Thursday, May 4th, 2017

Because several people have asked for it, I’ve decided to release my program for converting any binary file to a valid UTF-8-encoded text file (and vice-versa). This is the program I made to be able to train the open-source neural network software “torch-rnn” on audio, even though it’s only designed to work with text, in these previous videos.

My program is a console-mode program, so it has no graphical interface, and it’s an EXE, so it’ll only run on Windows (and maybe Wine). It’s also slow, because I hadn’t had the pressure (from the idea of making it public) to optimize it until I suddenly decided to release it this evening. It comes with pseudocode and a technical description for any programmers who want to remake it to run on other OSes, though (they’re the same text files I linked to in the blog post for my first neural network video).
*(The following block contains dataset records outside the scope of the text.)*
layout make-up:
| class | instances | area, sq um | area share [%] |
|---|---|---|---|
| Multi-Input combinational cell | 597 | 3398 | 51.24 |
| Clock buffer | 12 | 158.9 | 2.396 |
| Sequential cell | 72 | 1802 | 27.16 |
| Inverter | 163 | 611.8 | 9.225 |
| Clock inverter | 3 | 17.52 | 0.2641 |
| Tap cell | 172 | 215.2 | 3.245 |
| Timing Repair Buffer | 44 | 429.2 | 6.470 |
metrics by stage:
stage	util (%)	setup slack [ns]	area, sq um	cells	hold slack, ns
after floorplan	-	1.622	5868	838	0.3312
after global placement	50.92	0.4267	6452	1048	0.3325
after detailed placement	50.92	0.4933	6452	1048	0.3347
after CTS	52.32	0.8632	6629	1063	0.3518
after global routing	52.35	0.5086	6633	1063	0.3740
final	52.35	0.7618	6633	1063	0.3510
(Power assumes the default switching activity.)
The download contains BinToUTF8.exe, which you can use yourself on the command prompt (run it from the command prompt without any parameters to see usage instructions). It also contains several batch files, which make it much more convenient to use – you only have to drag a binary or text file onto the batch file on Windows Explorer to automatically launch BinToUTF8.exe with the appropriate command line parameters.

A brief description is below, but make sure you read the included “info.txt” to find out what each batch file does and avoid accidentally overwriting any of your own files!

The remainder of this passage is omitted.